22.12.2014 Diario de Vida
Het onwerkelijke karakter van Plaza de España wordt veroorzaakt doordat deze de grandeur weerspiegelt van een vroegere beschaving die in de moderne tijd zijn betekenis heeft verloren. Wat moet een koloniale grootmacht met zo’n groot plein, pompeus gerangschikt op verschillende Spaanse provincies en ingericht voor ceremonies uit het verleden? Koetsen reden rondjes om de fontein, een goedkope manier voor toeristen om zich even van adel te wanen. Gelukkig zijn er hier tenminste geen Segways. Een paard maakte handig gebruik van de onoplettendheid van zijn koetsier, wierp het juk van zich af en galoppeerde zijn pasverworven vrijheid tegemoet. Het dier zaaide verwarring alom en liet klikkende camera’s achter zich die probeerden het tafereel, samen met de regenboog in de fontein midden op het plein, vast te leggen, maar het paard was al naar het María Luisa-park gerend. Dit Disneyland voor volwassenen was vredig en ongelooflijk idyllisch. Het paard stormde langs de grootse Ficus macrophylla, die wel uit een fantasmagorisch kindersprookje leek gestapt en in het park tussen de palmbomen en het overige groen een plek had gezocht, magistraal zijn wortels boven de aarde tillend als een omgekeerde boomkruin. Uit één boom steeg een duif op die over de Mudejar-fonteinen naar zijn volk vloog dat zich rond het eilandje met de eenden en zwanen verzamelde. Eenmaal geland zei hij iets tegen zijn kameraad die toen opsteeg, een rondje maakte om de hoofden van twee nieuwsgierige mensen en theatraal in de boom boven hen neerstreek, terwijl ze hem aandachtig nakeken. De twee mensen beseften toen pas dat er in die boom een aantal witte duiven zat. Ze staken de brug over, bekeken de eendenvijver en liepen vervolgens naar het hoger gelegen paviljoen om het park van bovenaf te bekijken. Er kwam een meisje langsrennen dat bleef staan bij het hek met de insnijding N08D0, daardoorheen het netvormige parklandschap bekeek en weer haar weg vervolgde. Vol bewondering stopte ze toen ze twee meisjes gillend van geluk een wagentje zag besturen richting Plaza de America. Nadat ze een rondje hadden gemaakt om het plein, stuitten ze op de aangrijpende aanblik van het dode paard op het Mudejar-paviljoen, vredig omdat het de laatste minuten van zijn leven als revolutionair had doorgebracht, een strijder voor paardenrechten.

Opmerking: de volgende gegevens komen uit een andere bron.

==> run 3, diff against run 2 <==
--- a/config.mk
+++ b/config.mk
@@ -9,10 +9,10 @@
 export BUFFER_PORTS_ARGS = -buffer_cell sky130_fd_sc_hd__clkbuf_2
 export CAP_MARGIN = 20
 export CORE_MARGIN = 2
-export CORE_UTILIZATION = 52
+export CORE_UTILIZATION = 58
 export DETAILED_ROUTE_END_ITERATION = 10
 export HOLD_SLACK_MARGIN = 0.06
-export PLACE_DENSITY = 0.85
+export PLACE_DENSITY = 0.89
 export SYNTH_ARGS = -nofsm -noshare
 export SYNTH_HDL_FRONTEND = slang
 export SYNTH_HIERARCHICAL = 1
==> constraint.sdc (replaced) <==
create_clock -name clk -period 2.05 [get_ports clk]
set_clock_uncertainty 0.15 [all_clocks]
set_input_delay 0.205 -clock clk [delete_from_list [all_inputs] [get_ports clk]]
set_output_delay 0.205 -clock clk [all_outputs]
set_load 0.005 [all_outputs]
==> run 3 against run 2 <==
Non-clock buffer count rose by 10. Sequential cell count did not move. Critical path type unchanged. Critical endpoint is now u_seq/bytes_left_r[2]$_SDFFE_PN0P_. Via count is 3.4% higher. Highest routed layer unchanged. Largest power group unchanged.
===== config.mk =====
export PLATFORM = sky130hd
export DESIGN_NAME = qbu_ctrl
export DESIGN_NICKNAME = d
export VERILOG_FILES = /design/src/hdl/qbu_pkg.sv /design/src/hdl/qbu_ctrl.sv
export SDC_FILE = /design/constraint.sdc
export NUM_CORES = 1
export LEC_CHECK = 0
export BUFFER_PORTS_ARGS = -buffer_cell sky130_fd_sc_hd__buf_2
export CAP_MARGIN = 20
export CORE_MARGIN = 4
export CORE_UTILIZATION = 30
export DETAILED_ROUTE_END_ITERATION = 8
export PLACE_DENSITY_LB_ADDON = 0.3
export SKIP_CTS_REPAIR_TIMING = 1
export SYNTH_ARGS = -nofsm -noshare
export SYNTH_HDL_FRONTEND = slang
export SYNTH_SLANG_ARGS = --single-unit

===== constraint.sdc =====
create_clock -name clk_i -period 1.7 [get_ports clk_i]
set_clock_uncertainty 0.05 [all_clocks]
set_input_delay 0.34 -clock clk_i [delete_from_list [all_inputs] [get_ports clk_i]]
set_output_delay 0.34 -clock clk_i [all_outputs]
set_load 0.01 [all_outputs]

===== src/hdl/qbu_pkg.sv =====
// ----------------------------------------------------------------------------
// qbu_pkg
// Shared constants, codes and controller/datapath interface types.
// ----------------------------------------------------------------------------
package qbu_pkg;

  // Image geometry. The side must be a power of two: the pixel address is
  // the row and column bits placed side by side.
  localparam int IMG_LOG2 = 8;
  localparam int IMG_SIDE = 1 << IMG_LOG2;
  localparam int ADDR_W   = 2 * IMG_LOG2;
  localparam int COORD_W  = 17;           // holds row plus a side of 2**15
  localparam int LG_W     = 4;
  localparam int CH_W     = 8;
  localparam int PIX_W    = 3 * CH_W;
  localparam int SUM_W    = CH_W + ADDR_W;
  localparam int SQ_W     = 2 * CH_W;
  localparam int NRM_W    = SQ_W + 2;     // mean squared deviation, times three
  localparam int DEV_W    = NRM_W + ADDR_W;
  localparam int THR_W    = 16;
  localparam int SCORE_W  = 16;

  // Floor division by three through a reciprocal; exact for values below
  // two to the power RECIP_SH - 1.
  localparam int RECIP_W  = 19;
  localparam int RECIP_SH = 20;
  localparam logic [RECIP_W-1:0] RECIP3 = RECIP_W'(((1 << RECIP_SH) + 2) / 3);
  localparam int PROD_W   = NRM_W + RECIP_W;

  // Input item kinds.
  localparam logic KIND_WRITE = 1'b0;
  localparam logic KIND_EVAL  = 1'b1;

  typedef struct packed {
    logic wr;        // store the input pixel
    logic load;      // latch an evaluate request
    logic walk;      // issue one pixel read of the block walk
    logic dev_pass;  // reads belong to the deviation pass
    logic mean;      // latch channel means, restart the walk
    logic norm;      // divide the deviation sum by the pixel count
    logic div;       // divide by three
    logic emit;      // load the result register
  } qbu_cmd_t;

  typedef struct packed {
    logic walk_last; // the read issued now is the last one of the block
    logic busy;      // read data still in flight
    logic oor;       // latched block lies outside the image
    logic out_free;  // result register can take a new result
  } qbu_status_t;

endpackage


===== src/hdl/qbu_ctrl.sv =====
// ----------------------------------------------------------------------------
// qbu_ctrl
// Sequencer for pixel writes and the two-pass block evaluation.
// ----------------------------------------------------------------------------
module qbu_ctrl
  import qbu_pkg::*;
(
  input  logic        clk_i,
  input  logic        rst_ni,
  input  logic        in_valid_i,
  input  logic        in_kind_i,
  output logic        in_ready_o,
  input  qbu_status_t st_i,
  output qbu_cmd_t    cmd_o
);

  localparam logic [3:0] S_IDLE = 4'd0;
  localparam logic [3:0] S_CHK  = 4'd1;
  localparam logic [3:0] S_SUM  = 4'd2;
  localparam logic [3:0] S_SUMW = 4'd3;
  localparam logic [3:0] S_MEAN = 4'd4;
  localparam logic [3:0] S_DEV  = 4'd5;
  localparam logic [3:0] S_DEVW = 4'd6;
  localparam logic [3:0] S_NORM = 4'd7;
  localparam logic [3:0] S_DIV  = 4'd8;
  localparam logic [3:0] S_OUT  = 4'd9;

  logic [3:0] state_q, state_d;
  logic       accept;

  assign in_ready_o = (state_q == S_IDLE);
  assign accept     = in_valid_i && in_ready_o;

  always_comb begin
    state_d = state_q;
    cmd_o   = '0;
    case (state_q)
      S_IDLE: begin
        if (accept && (in_kind_i == KIND_WRITE)) begin
          cmd_o.wr = 1'b1;
        end
        if (accept && (in_kind_i == KIND_EVAL)) begin
          cmd_o.load = 1'b1;
          state_d    = S_CHK;
        end
      end
      S_CHK: begin
        state_d = st_i.oor ? S_OUT : S_SUM;
      end
      S_SUM: begin
        cmd_o.walk = 1'b1;
        if (st_i.walk_last) begin
          state_d = S_SUMW;
        end
      end
      S_SUMW: begin
        if (!st_i.busy) begin
          state_d = S_MEAN;
        end
      end
      S_MEAN: begin
        cmd_o.mean = 1'b1;
        state_d    = S_DEV;
      end
      S_DEV: begin
        cmd_o.walk     = 1'b1;
        cmd_o.dev_pass = 1'b1;
        if (st_i.walk_last) begin
          state_d = S_DEVW;
        end
      end
      S_DEVW: begin
        cmd_o.dev_pass = 1'b1;
        if (!st_i.busy) begin
          state_d = S_NORM;
        end
      end
      S_NORM: begin
        cmd_o.norm = 1'b1;
        state_d    = S_DIV;
      end
      S_DIV: begin
        cmd_o.div = 1'b1;
        state_d   = S_OUT;
      end
      S_OUT: begin
        if (st_i.out_free) begin
          cmd_o.emit = 1'b1;
          state_d    = S_IDLE;
        end
      end
      default: begin
        state_d = S_IDLE;
      end
    endcase
  end

  always_ff @(posedge clk_i or negedge rst_ni) begin
    if (!rst_ni) begin
      state_q <= S_IDLE;
    end else begin
      state_q <= state_d;
    end
  end

endmodule


[Yosys cells after proc, flatten, opt, wreduce, memory -nomap -nowiden]
Index checks and enable logic that the tools add are counted.
Storage, ports and cells
  bits in registers: 4
  latch bits: 0
  memory bits (writable): 0
  ROM bits: 0
  input bits: 8
  output and inout port bits: 9
  memories kept: 0
Operators by class
  $add $sub $neg: 0
  multiply operators: 0
  divide/modulo/power cells: 0
  $lt $le $gt $ge: 0
  equal/unequal tests: 15
  shift-type cells: 0
  multiplexer cells: 18
  bitwise logic cells: 1
  reductions and logical operators: 7
Operators by type and width (count)
  case mux 4 bit (10 select lines): 1
  two-way mux 4 bit: 7
  == test 4 x 3 -> 1 bit (second input constant): 4
  != test 2 bit (second input constant): 5
  two-way mux 1 bit: 9
  == test 4 x 2 -> 1 bit (second input constant): 2
  == test 4 bit (second input constant): 2
  AND reduction 6 bit: 1
  == test 4 x 1 -> 1 bit (second input constant): 1
  zero test 4 bit: 1
  OR reduction 2 bit: 2
  logical AND 1 bit: 3
  two-way mux 2 bit: 1
  != test 2 x 1 -> 1 bit (second input constant): 1
  inverter 1 bit: 1

[Logic depth before layout (Yosys ltp)]
Gate-level depths: netlist (run 1).
  depth after elaboration: 5
  depth in mapped cells: 5
  gate-level depth less buffers: 4

[Least setup slack after synthesis (run 1)]
Ideal clock, no wire load.
  kind: reg2out
  from: reg state_q[1]
  to: out cmd_o[7] (netlist name)
  arrival: 1.308 ns
  setup slack: 0.002 ns
  cell stages (with the launch flop): 5
  buffers on the path: 1
  cell sequence: dfrtp_1 -> buf_2 -> nor4_2 -> nand2_1 -> nor2_1
RTL lines
  start, declared: RTL line qbu_ctrl.sv:28  | logic [3:0] state_q, state_d;
  start signal, assigned: RTL line qbu_ctrl.sv:102  | state_q <= state_d;
  end, declared: RTL line qbu_ctrl.sv:14  | output qbu_cmd_t cmd_o

==> results_dict.tcl, run 1 <==
set metrics [dict create \
    cts_tree "done" \
    grt_start_max_net_pins 14 \
    cts_root_buf "clkbuf_4" \
    ys_types 24 \
    drc_errors 0 \
    slew_viol_final 0 \
    finalNonFillerCells 93 \
    maxCapViolCount 0 \
    rsz0062_at_grt "yes" \
    synth_area_leaders "dfrtp_1 26%, nand2_1 6.7%, nor2_1 6.7%" \
    synth-edff-count 0 \
    post-route-period-util_pct 101.0 \
    numCtsBuffers 3 \
    crit_type "register to output pin" \
    worst_hold_slack_ps 338.4 \
    largest_reg_flops 4 \
    core_area_sq_um 1171 \
    avgSynthCellArea_sq_um 7.807 \
    critPathBufInv 3 \
    grt-ovfl-total 0 \
    routed_wl_mm 1.142 \
    dp.cells 80 \
    die-area_sq_um 1942 \
    synthesis.nets 58 \
    fmax_mhz 582.2 \
    crit_cells 5 \
    die_h_microns 44.07 \
    critPathCaptureType "output pin" \
    period_needed_ps 1718 \
    required_ps 1310 \
    crit_path_end "cmd_o[0]" \
    grtUsageTotal_pct 10.88 \
    clk_pin_slew_ps 40 \
    vias 453 \
    grt_pass1_wl_mm 1.552 \
    drtAntennaViolNets 0 \
    routedWlPerCell_microns 12.28 \
    setup_violations 3 \
    clock-sinks 4 \
    regMostFlops "state_q" \
    start_util_pct 33.33 \
    timing.rr.end "state_q[1]$_DFFE_PN0P_" \
    startpoint_type "register" \
    syn_area_sq_um 390.4 \
    hp-class "primary input to register" \
    hold_viol 0 \
    crit_path_max_incr_delay_ps 410 \
    slowest_stage "dfrtp_1" \
    cts_max_level 1 \
    num_antenna_cells 0 \
    relSlewSlack_pct 77.51 \
    insertion_delay_ps 230 \
    io_pins 17 \
    crit_chain "buf_6 -> nor2b_4 -> buf_6 -> and3_4 -> buf_6" \
    postLayoutSetupSlackWorst_ps -17.70 \
    dp_hpwl_microns 732.5 \
    rows 12 \
    worst_pin_slew_ps 334.4 \
    p_total_mw 1.227 \
    reg2reg_setup_slack_ps 120 \
    area_growth_pct 67.95 \
    crit_fanout 6 \
    synthArstFlopShare_pct 100.0 \
    rr_worst_depth 6 \
    synthTopCellsByCount "7 x nand2_1, 7 x nor2_1, 4 x dfrtp_1" \
    peakVddDrop_uv 758.8 \
    power_density_nw_per_um2 1871 \
    synth_top_area_share_pct 25.64 \
    critPathTopFamily "flip-flops" \
    cts_buffer_depth 2 \
    crit_path_frequent_cell "buf_6" \
    p_leak_nw 0.3373 \
    drive_above_1_share_pct 54.43 \
    grt_pass1_vias 353 \
    yosysTopAreaCell "dfrtp_1" \
    dpl_cell_area_sq_um 493.0 \
    synth_flop_cell "dfrtp_1" \
    design_area_sq_um 655.6 \
    gp_congestion 0.7774 \
    reg_top3 "state_q (4)" \
    drt_iter0_markers 7 \
    port_buffers 16 \
    reg2reg_from "state_q[1]$_DFFE_PN0P_" \
    startpoint "state_q[1]$_DFFE_PN0P_" \
    antenna_found_initial 0 \
    synthCells 50 \
    chipWidth_microns 44.07 \
    drt_first_pass_iters 4 \
    status "finished with violations" \
    yosys_warnings 0 \
    arrival_ps 1330 \
    ys_seq_area_share_pct 25.64 \
    layout.nets 89 \
    viasPerCell 4.871 \
    failed_checks "setup timing" \
    synth_seq_cells 4 \
]
routing by layer:
| layer | vias to the layer above | GRT usage [%] | part of all wire, % |
|---|---|---|---|
| li1 | 235 | - | - |
| met5 | - | 0 | 0 |
| met2 | 12 | 15.41 | 51 |
| met1 | 204 | 13.80 | 44 |
| met4 | 0 | 7.229 | 1.1 |
| met3 | 2 | 3.659 | 4.2 |
### src/sv/fptm_pkg.sv
package fptm_pkg;

    localparam int TABLE_PAGES_DEF = 16;

    localparam int VA_W        = 48;
    localparam int PA_W        = 52;
    localparam int FLAGS_W     = 64;
    localparam int ENTRY_W     = 64;
    localparam int PAGE_OFS_W  = 12;
    localparam int FRAME_W     = PA_W - PAGE_OFS_W;
    localparam int ENTRY_IDX_W = 9;
    localparam int LEVEL_W     = 2;
    localparam int ADDED_W     = 2;
    localparam int STATUS_W    = 2;

    localparam int CFG_IDX_W   = 1;
    localparam int CFG_DATA_W  = 52;
    localparam int LIMIT_W     = 5;

    localparam logic [LIMIT_W-1:0]   POOL_LIMIT_RST = LIMIT_W'(16);
    localparam logic [CFG_IDX_W-1:0] CFG_POOL_BASE  = CFG_IDX_W'(0);
    localparam logic [CFG_IDX_W-1:0] CFG_POOL_LIMIT = CFG_IDX_W'(1);

    localparam logic [STATUS_W-1:0] ST_MAPPED    = STATUS_W'(0);
    localparam logic [STATUS_W-1:0] ST_EXHAUSTED = STATUS_W'(1);
    localparam logic [STATUS_W-1:0] ST_OUTSIDE   = STATUS_W'(2);

    // present and writable bits of a table link entry
    localparam logic [PAGE_OFS_W-1:0] LINK_FLAGS = PAGE_OFS_W'(12'h003);

    typedef struct packed {
        logic                load_req;
        logic                sweep_en;
        logic                alloc;
        logic                link;
        logic                follow;
        logic                leaf;
        logic                finish;
        logic [STATUS_W-1:0] code;
    } t_dp_cmd;

    typedef struct packed {
        logic entry_present;
        logic pool_full;
        logic outside_pool;
        logic sweep_row_last;
        logic sweep_all_last;
        logic last_level;
        logic out_free;
    } t_dp_status;

endpackage

### src/sv/fptm_ctrl.sv
module fptm_ctrl import fptm_pkg::*; (
    input  logic       i_clk,
    input  logic       i_rst_n,
    input  logic       i_in_valid,
    output logic       o_in_stall,
    input  t_dp_status i_st,
    output t_dp_cmd    o_cmd
);

    typedef enum logic [2:0] {
        S_CLEAR_ALL,
        S_IDLE,
        S_READ,
        S_CHECK,
        S_CLEAR_PAGE,
        S_LINK,
        S_LEAF,
        S_DONE
    } t_state;

    t_state              r_state, n_state;
    logic [STATUS_W-1:0] r_code, n_code;

    always_comb begin
        n_state        = r_state;
        n_code         = r_code;
        o_cmd          = '0;
        o_cmd.code     = r_code;
        case (r_state)
            S_CLEAR_ALL: begin
                o_cmd.sweep_en = 1'b1;
                if (i_st.sweep_all_last) n_state = S_IDLE;
            end
            S_IDLE: begin
                if (i_in_valid) begin
                    o_cmd.load_req = 1'b1;
                    n_state        = S_READ;
                end
            end
            S_READ: n_state = S_CHECK;
            S_CHECK: begin
                if (i_st.entry_present) begin
                    if (i_st.outside_pool) begin
                        n_code  = ST_OUTSIDE;
                        n_state = S_DONE;
                    end else begin
                        o_cmd.follow = 1'b1;
                        n_state      = i_st.last_level ? S_LEAF : S_READ;
                    end
                end else if (i_st.pool_full) begin
                    n_code  = ST_EXHAUSTED;
                    n_state = S_DONE;
                end else begin
                    o_cmd.alloc = 1'b1;
                    n_state     = S_CLEAR_PAGE;
                end
            end
            S_CLEAR_PAGE: begin
                o_cmd.sweep_en = 1'b1;
                if (i_st.sweep_row_last) n_state = S_LINK;
            end
            S_LINK: begin
                o_cmd.link = 1'b1;
                n_state    = i_st.last_level ? S_LEAF : S_READ;
            end
            S_LEAF: begin
                o_cmd.leaf = 1'b1;
                n_code     = ST_MAPPED;
                n_state    = S_DONE;
            end
            S_DONE: begin
                if (i_st.out_free) begin
                    o_cmd.finish = 1'b1;
                    n_state      = S_IDLE;
                end
            end
            default: n_state = S_IDLE;
        endcase
    end

    always_ff @(posedge i_clk) begin
        if (!i_rst_n) begin
            r_state <= S_CLEAR_ALL;
            r_code  <= ST_MAPPED;
        end else begin
            r_state <= n_state;
            r_code  <= n_code;
        end
    end

    assign o_in_stall = r_state != S_IDLE;

    a_alloc_room: assert property (@(posedge i_clk) disable iff (!i_rst_n)
        o_cmd.alloc |-> !i_st.pool_full)
        else $error("table allocated from a full pool");

    a_finish_free: assert property (@(posedge i_clk) disable iff (!i_rst_n)
        o_cmd.finish |-> i_st.out_free)
        else $error("result overwrote an untaken item");

endmodule

### config.mk
export PLATFORM = sky130hd
export DESIGN_NAME = fptm_ctrl
export DESIGN_NICKNAME = d
export VERILOG_FILES = /design/src/sv/fptm_pkg.sv /design/src/sv/fptm_ctrl.sv
export SDC_FILE = /design/constraint.sdc
export NUM_CORES = 1
export LEC_CHECK = 0
export ABC_AREA = 0
export BUFFER_PORTS_ARGS = -buffer_cell sky130_fd_sc_hd__buf_2
export CAP_MARGIN = 20
export CORE_AREA = 2 2 39 41
export DETAILED_ROUTE_END_ITERATION = 8
export DIE_AREA = 0 0 41 43
export HOLD_SLACK_MARGIN = 0.06
export PLACE_DENSITY_LB_ADDON = 0.08
export SYNTH_ARGS = -nofsm -noshare
export SYNTH_HDL_FRONTEND = slang
export SYNTH_SLANG_ARGS = --single-unit
### constraint.sdc
create_clock -name i_clk -period 2.2 [get_ports i_clk]
set_clock_uncertainty 0.2 [all_clocks]
set_input_delay 0.22 -clock i_clk [delete_from_list [all_inputs] [get_ports i_clk]]
set_output_delay 0.22 -clock i_clk [all_outputs]
set_load 0.01 [all_outputs]
### Word level (Yosys, flattened, before mapping)

Index checks and enable logic that the tools add are counted.

* equal/unequal tests: 14
* mux-type cells: 26
* reduce and logical (&&, ||, !) cells: 5

Operators by type and width (count)
* 3-bit one-hot mux with 8 select lines: 1
* 3-bit 2-to-1 mux: 7
* 1-bit 2-to-1 mux: 13
* 3-bit == test, second input constant: 4
* 2-bit 2-to-1 mux: 4
* 2-bit != test, second input constant: 4
* 3-bit by 2-bit == test with 1-bit output, second input constant: 2
* 3-bit != test, second input constant: 2
* 2-bit one-hot mux with 2 select lines: 1
* 4-bit AND reduction: 1
* 3-bit by 1-bit == test with 1-bit output, second input constant: 1
* 3-bit logical NOT: 1
* 3-bit by 1-bit != test with 1-bit output, second input constant: 1
* 3-bit AND reduction: 1
* 2-bit nonzero test: 1
* 2-bit OR reduction: 1

* register bits after elaboration: 5
* bits of input ports: 10
* output and inout port bits: 10
* logic and storage cells: 47

### Depth between registers and ports, before layout

* depth in word-level cells: 4
* gate-level depth with buffers: 4
* mapped depth without buffers: 3

### Least setup slack after synthesis

Ideal clock, no wire load.

* kind: register to output
* from: register r_state[2]
* to: output o_cmd[6] (netlist name)
* arrival time: 0.883 ns
* required time: 1.780 ns
* path slack: 0.897 ns
* stages on the path, launching flop included: 4
* buffers on the path: 1
* path through: dfxtp_1 > buf_2 > nand3b_4 > nor3_1

RTL lines
* from (decl): RTL line fptm_ctrl.sv:21 `t_state r_state, n_state;`
* from (signal assigned): RTL line fptm_ctrl.sv:86 `r_state <= n_state;`
* to (decl): RTL line fptm_ctrl.sv:7 `output t_dp_cmd o_cmd`

==> reports/metrics.yaml <==
status: "completed"
post_cts_buffers: 0
finalSetupTns_ns: 0
crit_path_top_delay_cell: "dfxtp_1"
post-route-period-util: 0.778
hold_path.class: "input port to flop"
avgSynthCellArea_um2: 7.97
power_frac_clock: 0.339
die_area_um2: 1760
period_minus_slack_ns: 1.71
synth_cells: 46
critPathRequiredTime_ns: 1.78
hold_viol: 0
startpoint_type: "flop"
dpl.cell_count: 78
grtUsageMet1: 0.135
wl_per_cell_um: 11.3
powerDensity_nw_per_um2: 636
final_common_cell: "buf_2"
multi_input_area_um2: 235
vias: 387
routabilityCongestion: 0.722
drive_gt1_frac: 0.343
leakagePower_uw: 0.000259
final_cells: 83
grt_pass1_wl_um: 1390
max_freq_mhz: 584
syn-num-nets: 56
setup_ws_ns: 0.488
comb_power_share: 0.263
critPathKind: "flop to primary output"
path_cells: "nor2b_1 -> and3_1 -> buf_2"
cts.sinks: 5
seqCellArea_um2: 100
cts_max_level: 1
use_met3: 0.0942
coreArea_um2: 1380
final-setup-viol-count: 0
gr-total-overflow: 0
clk_path_buf_depth: 2
antenna_found_initial: 0
port_buffers: 19
dieWidth_um: 41
clk_pin_slew_worst_paths_ns: 0.05
drc_errors: 0
worst_slew_pin_slew_ns: 0.451
placementRows: 14
crit_fanout: 10
synth_area_um2: 367
drt_iter0_drc: 13
arrival_ns: 1.29
drv_slew: 0
cts_tree: "yes"
grt_pass1_vias: 345
irDropWorstVdd_mv: 0.383
place_hpwl_um: 704
dpl_worst_slack_ns: 0.740
synth.distinct_cells: 24
start_util: 0.265
nets: 78
clockRootBuffer: "clkbuf_4"
track_usage: 0.125
endpoint_kind: "primary output"
pin_count: 20
wirelength_um: 941
clk_latency_ns: 0.24
switching_power_uw: 104
seqPwrFrac: 0.398
yosysWarningCount: 0
via_per_inst: 4.66
cap_violations: 0
grt_max_degree: 13
rsz0062_at_grt: "false"
use_met2: 0.175
switching_share: 0.327
antenna_cells: 0
final_cell_mix: "19 x buf_2, 5 x nand2_1, 5 x dfxtp_1"
intPower_uw: 213
syn2layout_area_growth_pct: 35.8
ant_nets: 0
slew_headroom: 0.699
fillers: 150
cts_made_buffers: 3
critPathMaxStageDelay_ns: 0.52
first_pass_iters: 4
grt.busiest_layer: "met2"
die_h_um: 43
yosysSeqAreaShare: 0.273
ys_seq_elements: 5
==> routing by layer <==
metal / routed length (µm) / up-vias
met5: 0 / -
met4: 14 / 0
met3: 42 / 2
met2: 445 / 9
met1: 439 / 167
li1: - / 209
==> cell type report <==
| type | count | area share |
|---|---|---|
| Tap cell | 16 | 0.0402 |
| Clock buffer | 4 | 0.0528 |
| Inverter | 3 | 0.0226 |
| Timing Repair Buffer | 20 | 0.211 |
| Multi-Input combinational cell | 35 | 0.472 |
| Sequential cell | 5 | 0.201 |
==> cell usage after synthesis <==
cell type  number  area share
o211ai_1        1       0.020
buf_4           2       0.041
nand3b_1        2       0.041
dfxtp_1         5        0.27
nand2_1         5       0.051
mux2i_1         2       0.055
and3_1          2       0.034
o221a_1         1       0.031
nand3b_4        1       0.055
a32oi_1         1       0.024
o2111ai_1       1       0.024
o22a_1          1       0.024
nand3_1         1       0.014
nand2b_1        4       0.068
o21a_1          1       0.020
nor2b_1         1       0.017
o21ai_0         3       0.041
o211a_1         1       0.027
inv_1           3       0.031
nor2_1          4       0.041
a31oi_1         1       0.017
nor3_1          1       0.014
o311ai_0        1       0.024
buf_2           1       0.014
==> critical path, delay by kind of cell, from the launching register on <==
kind | cells | cell delay, ns
flip-flops | 1 | 0.52
buffers and inverters | 1 | 0.12
AND/OR/NAND/NOR | 2 | 0.42
==> final timing paths <==
| path | slack [ns] | end | depth (start not counted) | startpoint |
|---|---|---|---|---|
| setup / recovery | 0.49 | o_cmd[8] | 3 | r_state[0] |
| hold / removal | 0.1 | r_code[0] | 3 | i_st[5] |
| setup reg to reg | 0.82 | r_state[0] | 3 | r_state[0] |
| hold reg to reg | 0.31 | r_code[0] | 2 | r_code[0] |
==> cell families after synthesis <==
group | after synthesis | share of synthesized area
AND/OR/NAND/NOR | 21 | 0.334
AO/OA/AOI/OAI | 12 | 0.253
buffers and inverters | 6 | 0.0853
flip-flops | 5 | 0.273
multiplexers | 2 | 0.0546
==> power groups by stage <==
| stage | sequential [µW] | clock, µW | combinational [µW] |
|---|---|---|---|
| floorplan | 108 | 0 | 75.0 |
| global placement | 127 | 0 | 85.0 |
| detailed placement | 127 | 0 | 83.2 |
| CTS | 125 | 116 | 84.8 |
| global route | 128 | 124 | 93.9 |
| finish | 126 | 107 | 83.2 |
==> state kept, by name (all words and copies together), names as in the netlist <==
signal / cells
r_state: 3
r_code: 2
==> metrics by stage <==
| step | utilization | hold slack (ns) | instance area (µm²) | total power (µW) |
|---|---|---|---|---|
| 6_report | 0.360 | 0.100 | 498 | 317 |
| 3_3_place_gp | 0.334 | 0.310 | 462 | 212 |
| 3_5_place_dp | 0.334 | 0.306 | 462 | 210 |
| 5_1_grt | 0.360 | 0.112 | 498 | 346 |
| 4_1_cts | 0.360 | 0.0986 | 498 | 326 |
| 2_1_floorplan | - | 0.129 | 367 | 183 |
==> timing repair <==
| item | 4_1_cts | 5_1_grt |
|---|---|---|
| hold buffers | 1 | 0 |
| gates resized for setup | 0 | 0 |
| hold endpoints to repair | 1 | 0 |
(Power assumes the default switching activity.)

Viktor stond op het Plaza de España en luisterde via de oordopjes van zijn telefoon naar het nummer ‘Volim te kao konja’, ik hou van je als van een paard, van Zdenka Kovačiček. Voor zijn onderzoek had hij vierentwintig kaartjes gemaakt met aantekeningen gebaseerd op Vida’s dagboek en op zaken die hij tijdens het onderzoek had ontdekt.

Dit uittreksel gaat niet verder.